By comparison Games Workshop have rolled out stores slowly but steadily, cherry picking areas most suitable and filling in the void store by store. In comparison to GAME’s 610 stores at its peak, the modellers have less than a quarter of that and yet still seem to supply their hobbyists adequately.
Secondly, location. In the centre of Birmingham there sat Gamestation’s flagship store, a mecca to the realms of digital gaming and proof of the bullish insistence that gaming warranted such a lavish and large footprint on one of the country’s busiest shopping centres. The fact it was too large again seemed evident to all but those at the top. Sparse shelves filled out with large cardboard boxes advertising future wares and second-hand consoles attempted to make up for quality stock and GAME’s insistence of bulking out stores with pre-owned games.
Even a swift glance at the shop stocking Space Marines will tell you of a completely different attitude. Usually capable of operating with just one or two employees on a typical day, they’re small, heavily stocked and crucially not on the main thoroughfare. The advantages here at that they know their target audience will come to them so as long as they keep well supplied then they will save on rent by being on the fringes of main shopping districts. The savings made by moving a couple of streets away can be astronomic, and with enough brand loyalty the extra wear on boot leather is negligible to your customers.
Finally, GAME has moved away from being a niche. Its group’s stores used to offer something relatively unique but the move into stocking only the latest games and dedicating the majority of their store to second-hand sales caused them to lose their edge. No longer offering anything unique, the supermarkets were equally able to stock new releases but what about the harder to find releases of even just six months ago?
GW know they’re niche and play to it. There’s never ever a thought to expand out to stock other minatures, creep into other board games or even adding videogames to their shelves. They have carved out their place in the world and are content at doing that to the best of their ability.
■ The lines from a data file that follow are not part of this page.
This design comes from an exercise in tuning for a short achievable clock period and few clock cycles on the open sky130 flow, not from production work.
In this exercise RTL edits were held to simulation tests only and were not proved equivalent to the original.
Power and IR drop assume default switching activity.

## cache_nway
module cache_nway
#(
    parameter int unsigned DATA_WIDTH = 32,
    parameter int unsigned ADDR_WIDTH = 32,
    parameter int unsigned SETS       = 8,
    parameter int unsigned WAYS       = 2,
    parameter int unsigned LINE_WORDS = 4
) (
    input  logic                  clk_i,
    input  logic                  rst_i,
    input  logic                  MemWriteM_i,
    input  logic [1:0]            ResultSrcM_i,
    input  logic [2:0]            funct3_i,
    input  logic [ADDR_WIDTH-1:0] addr_i,
    input  logic [DATA_WIDTH-1:0] data_i,
    output logic [DATA_WIDTH-1:0] data_o,
    output logic                  stall_o,
    output logic                  cache_miss_o,
    output logic                  mem_req_o,
    output logic                  mem_we_o,
    output logic [ADDR_WIDTH-1:0] mem_addr_o,
    output logic [DATA_WIDTH-1:0] mem_wdata_o,
    input  logic [DATA_WIDTH-1:0] mem_rdata_i,
    input  logic                  mem_ack_i
);
Settings: LEC_CHECK=0, CAP_MARGIN=20, CELL_PAD_IN_SITES_DETAIL_PLACEMENT=1, CORE_MARGIN=2, CORE_UTILIZATION=35, PLACE_DENSITY=0.45, SETUP_SLACK_MARGIN=5, SLEW_MARGIN=20; clock period 10.0 ns.
standard.sh (not shown) runs the stock make flow with config.mk's settings and CLKGATE_MAP_FILE= SYNTH_SCRIPT=/design/flow/synth_recipe.tcl, a recipe that flattens the netlist after the stock synthesis.
==> flow/flow/run.sh <==
#!/bin/bash
# The standard layout, with these changes to how it is made:
#   - the port buffers are plain buffers instead of the platform's default (a delay cell);
#   - sizing may swap a cell for one with a different footprint (same function);
#   - the pin placer keeps the two ports of each one-gate input-to-output path together, and
#     detailed placement starts with that gate moved next to the port's output buffer.
set -euo pipefail
here=$(pwd)
bash standard.sh \
    MATCH_CELL_FOOTPRINT=0 \
    "BUFFER_PORTS_ARGS=-buffer_cell sky130_fd_sc_hd__buf_4" \
    SETUP_SLACK_MARGIN=6 \
    "PRE_IO_PLACEMENT_TCL=$here/flow/io.tcl" \
    "PRE_DETAIL_PLACE_TCL=$here/flow/pull.tcl" \
    finish > standard_flow.log 2>&1
==> flow/flow/io.tcl <==
# Keep each port pair joined by a one-gate path next to each other on the die's edge.
set_io_pin_constraint -group -order -pin_names {rst_i mem_req_o}
set_io_pin_constraint -group -order -pin_names {mem_ack_i stall_o}
==> flow/flow/pull.tcl <==
# Before detailed placement: put the gate that drives each one-gate input-to-output path's
# output buffer next to that buffer, near the port, so the path has no long wire.
proc my_pull_gate {block port} {
  set bt [$block findBTerm $port]
  if {$bt eq "NULL"} { return }
  set net [$bt getNet]
  set obuf ""
  foreach it [$net getITerms] { if {[$it isOutputSignal]} { set obuf [$it getInst] } }
  if {$obuf eq ""} { return }
  set innet ""
  foreach it [$obuf getITerms] { if {[$it isInputSignal]} { set innet [$it getNet] } }
  if {$innet eq "" || $innet eq "NULL"} { return }
  set gate ""
  foreach it [$innet getITerms] { if {[$it isOutputSignal]} { set gate [$it getInst] } }
  if {$gate eq ""} { return }
  if {[[$gate getMaster] isSequential]} { return }
  set loc [$obuf getLocation]
  $gate setLocation [lindex $loc 0] [lindex $loc 1]
  puts "pull: [$gate getName] ([[$gate getMaster] getName]) to [$obuf getName] at $loc for $port"
}
set my_block [ord::get_db_block]
foreach p {stall_o mem_req_o} { my_pull_gate $my_block $p }
Testbench counts at the start, summed over its fixed seeds: cycles 167,143.
Rerun with:
--- a/flow/flow/run.sh
+++ b/flow/flow/run.sh
@@ -10,5 +10,5 @@
     MATCH_CELL_FOOTPRINT=0 \
     "BUFFER_PORTS_ARGS=-buffer_cell sky130_fd_sc_hd__buf_4" \
-    SETUP_SLACK_MARGIN=6 \
+    SETUP_SLACK_MARGIN=6.5 \
     "PRE_IO_PLACEMENT_TCL=$here/flow/io.tcl" \
     "PRE_DETAIL_PLACE_TCL=$here/flow/pull.tcl" \
Result: The changed run produced a clean layout; clock skew increases by 3.3 ps; global-route usage increases by 0.80 points; setup slack improved by 12 ps; final area came out higher by 3.2%; non-clock buffer count grows by 232; fmax hardly moves; routed wire length grows by 1.9%; power climbs by 1.5%; area after synthesis stays the same; via count increases by 2.9%; clock-buffer cell count climbs by 11.

---

cache_nway, a different RTL version from the one above (not shown whole).
For scale: roughly 7300 cells after synthesis, roughly 2800 flip-flops, roughly 0.12 mm2 of cells after synthesis.
Settings: LEC_CHECK=0, CAP_MARGIN=20, CELL_PAD_IN_SITES_DETAIL_PLACEMENT=1, CORE_MARGIN=2, CORE_UTILIZATION=35, PLACE_DENSITY=0.45, SETUP_SLACK_MARGIN=5, SLEW_MARGIN=20; clock period 10.0 ns.
==> flow/flow/run.sh <==
#!/bin/bash
# The standard layout, with these changes to how it is made:
#   - the port buffers are plain buffers instead of the platform's default (a delay cell);
#   - sizing may swap a cell for one with a different footprint (same function);
#   - the pin placer keeps the two ports of each one-gate input-to-output path together.
set -euo pipefail
here=$(pwd)
bash standard.sh \
    MATCH_CELL_FOOTPRINT=0 \
    "BUFFER_PORTS_ARGS=-buffer_cell sky130_fd_sc_hd__buf_4" \
    SETUP_SLACK_MARGIN=6 \
    "PRE_IO_PLACEMENT_TCL=$here/flow/io.tcl" \
    finish > standard_flow.log 2>&1
Scripts as last shown in full above: flow/flow/io.tcl
The baseline finished clean.
Testbench counts at the start, summed over its fixed seeds: cycles 167,143.
==> next run, changes <==
--- a/flow/flow/run.sh
+++ b/flow/flow/run.sh
@@ -3,5 +3,6 @@
 #   - the port buffers are plain buffers instead of the platform's default (a delay cell);
 #   - sizing may swap a cell for one with a different footprint (same function);
-#   - the pin placer keeps the two ports of each one-gate input-to-output path together.
+#   - the pin placer keeps the two ports of each one-gate input-to-output path together, and
+#     detailed placement starts with that gate moved next to the port's output buffer.
 set -euo pipefail
 here=$(pwd)
@@ -11,3 +12,4 @@
     SETUP_SLACK_MARGIN=6 \
     "PRE_IO_PLACEMENT_TCL=$here/flow/io.tcl" \
+    "PRE_DETAIL_PLACE_TCL=$here/flow/pull.tcl" \
     finish > standard_flow.log 2>&1
==> flow/flow/pull.tcl (new file) <==
# Before detailed placement: put the gate that drives each one-gate input-to-output path's
# output buffer next to that buffer, near the port, so the path has no long wire.
proc my_pull_gate {block port} {
  set bt [$block findBTerm $port]
  if {$bt eq "NULL"} { return }
  set net [$bt getNet]
  set obuf ""
  foreach it [$net getITerms] { if {[$it isOutputSignal]} { set obuf [$it getInst] } }
  if {$obuf eq ""} { return }
  set innet ""
  foreach it [$obuf getITerms] { if {[$it isInputSignal]} { set innet [$it getNet] } }
  if {$innet eq "" || $innet eq "NULL"} { return }
  set gate ""
  foreach it [$innet getITerms] { if {[$it isOutputSignal]} { set gate [$it getInst] } }
  if {$gate eq ""} { return }
  if {[[$gate getMaster] isSequential]} { return }
  set loc [$obuf getLocation]
  $gate setLocation [lindex $loc 0] [lindex $loc 1]
  puts "pull: [$gate getName] ([[$gate getMaster] getName]) to [$obuf getName] at $loc for $port"
}
set my_block [ord::get_db_block]
foreach p {stall_o mem_req_o} { my_pull_gate $my_block $p }
Result: The changed run finished with timing, DRC and antenna clean. Worst setup slack improves by 0.17 ns. Cell count stays flat. Count of clock-buffer cells in the layout is lower by 15. Die area is unchanged. Total power goes up by 0.99%. Wire length rose by 1.4%. Maximum frequency is higher by 3.8%. Sequential share of layout area came out lower by 0.57 points. Cell area rises by 0.99%.

## re-timing with driven ports
How much do the figures lean on ideal ports? The routed layouts below were timed once more, with nothing changed but the port constraints.
Step 1: set_driving_cell puts a clkbuf_16 on clk_i and a buf_2 on each other input, an assumption about the parent block.
Step 2 moves the port delays by t, midway between the first and last clock arrival at a register: inputs arrive t later, outputs are due t later. That takes back most of the time a late clock gives input paths.
Three values: ideal, step 1, step 2; two values: the first two.
| run | t, ns | slack for setup (ns) | worst setup path at the end | slew at the worst register clock pin (ns) |
|---|---|---|---|---|
| the first run of note 1 | 1.064 | 5.665 / 5.415 / 4.351 | input to register | 0.07 / 0.07 |
| the second run of note 1 | 1.075 | 5.677 / 5.516 / 4.606 | input to register | 0.07 / 0.07 |
| the first run of note 2 | 1.034 | 5.356 / 5.162 / 4.129 | input to register | 0.07 / 0.07 |
| the second run of note 2 | 1.049 | 5.525 / 5.214 / 4.165 | input to register | 0.07 / 0.07 |
After both steps every run listed still meets setup and hold. For the second run of note 2, which loses most, drivers alone change the setup slack by -0.311 ns; drivers and shift together by -1.360 ns.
It still may be down to profit at the end of the day, but those black-red-and-yellow stores are dedicated to providing for the needs of their customers. That’s why they have freely available gameboards in them; a slight difference to the locked down pods of Skylanders in GAME.
In hindsight some of the mistakes are all too clear, but caught up in the boom that this generation of consoles initially brought the money men were too busy dreaming of swimming in bank notes. Games Workshop may not necessarily be the most financially successful company in the hobby space but as a flagship British store its seems the tortoise has outdone the hare.